The very first arrival of these waters to England in the late 1400’s, was strictly for medicinal use as alcoholic medicinals, which were prescribed in small doses to lift the spirits and strengthen the heart. By 1700, these precursors to modern liqueurs were used for their intoxicating effects as well as supposed medicinal virtues, most of them becoming recreational drinks. Many cordials were made with precious ingredients such as, gold and pearls thought to renew the natural heat, recreate and revive the spirits and free the body from the bad diseases. Some of these forgotten concoctions were Royal Usquebaugh, a spicy liqueur laced with flakes of gold leaf, which actually had an origin from the Aureum potabile or drinkable gold of the alchemists. Many early varieties of “waters” were flavored with spices and herbs thought to settle the stomach after excessive eating, which lead to the name of surfeit waters.
The fact that many cordials were considered aphrodisiacs, contributed to the consumption in social settings instead of in a medical context and this is how we believe Rosa Solis originated. This was distilled over large quantities of the sundew plant while including hot provocative spices like cubebs, grains of paradise and galingale. Supposedly, the sundew plant stirred up lust and when distilled, reflected a glittering yellow color like gold and silver rendering the whole concoction “golden” thus imparting it’s golden warmth within once ingested. During the time of Salmon, rosa solis was used in England at the end of a banquet to wash down other revered food items such as, kissing comfits and candied eryngo roots (sounds truly wicked if you ask me). Today, rosolio is produced in Italy and Spain although no longer a distillate of the sundew plant.
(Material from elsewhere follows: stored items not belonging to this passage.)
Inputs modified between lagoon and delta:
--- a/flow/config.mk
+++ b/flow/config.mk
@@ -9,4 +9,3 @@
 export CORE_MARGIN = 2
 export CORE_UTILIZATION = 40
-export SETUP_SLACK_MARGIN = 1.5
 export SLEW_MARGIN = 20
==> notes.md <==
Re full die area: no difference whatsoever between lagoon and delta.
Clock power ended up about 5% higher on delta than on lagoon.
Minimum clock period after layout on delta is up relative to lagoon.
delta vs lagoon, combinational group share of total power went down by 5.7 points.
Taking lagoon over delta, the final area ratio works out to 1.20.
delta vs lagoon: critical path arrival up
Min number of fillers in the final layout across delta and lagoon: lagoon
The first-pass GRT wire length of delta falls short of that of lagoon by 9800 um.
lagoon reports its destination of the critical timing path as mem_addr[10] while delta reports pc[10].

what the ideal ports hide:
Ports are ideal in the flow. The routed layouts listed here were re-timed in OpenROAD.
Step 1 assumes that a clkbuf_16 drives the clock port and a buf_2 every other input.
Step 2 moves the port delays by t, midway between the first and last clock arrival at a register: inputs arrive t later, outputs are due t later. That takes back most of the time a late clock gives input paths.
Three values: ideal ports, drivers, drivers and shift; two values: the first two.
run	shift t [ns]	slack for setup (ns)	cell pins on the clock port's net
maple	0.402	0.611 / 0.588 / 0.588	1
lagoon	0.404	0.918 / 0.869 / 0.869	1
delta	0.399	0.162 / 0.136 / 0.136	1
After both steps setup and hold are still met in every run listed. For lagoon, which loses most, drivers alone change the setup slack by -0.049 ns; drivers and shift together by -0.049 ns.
Today, Rosolio is a generic name for any sweet, syrupy, aromatic cordial or liqueur (with low alcohol content) frequently homemade. When rosolio is made from a fruit, the syrupy liquid is extracted then mixed with grain alcohol and in some instances, the addition of specific herbs and or spices occurs. When the drink is made from fresh red rose petals, it is usually called Rosolio di Rose. This version is red or pink in color and has an alcohol content between 22% and 24%.
Take of the hearbe Rosa-Solis, gathered in Iulie one gallon, pick out all the black moats from the leaues, dates halfe a pound, Cinamon, Ginger, Cloues of each one ounce, grains halfe an ounce, fine sugar a pound and a halfe, red rose leaues, greene or dried foure handfuls, steepe all these in a gallon of good Aqua Composita in a glasse close stopped with wax, during twenty dayes, shake it well together once euerie two dayes. Your sugar mutt be powdred, your spices brused onely or grosselie beaten, your dates cut in long slices the stones taken away. If you add two or three graines of Ambergreece, and as much muske in your glasse amongst the rest of the Ingredients , it will have a pleasant smell. Some adde the gum amber with coral and pearle finely poudred , and fine leafe golde. Some vse to boyle Ferdinando bucke in Rosewater, till they haue purchased a faire deepe crimson colour, and when the same is cold, they colour their Rosa solis and Aqua Rubea therewith.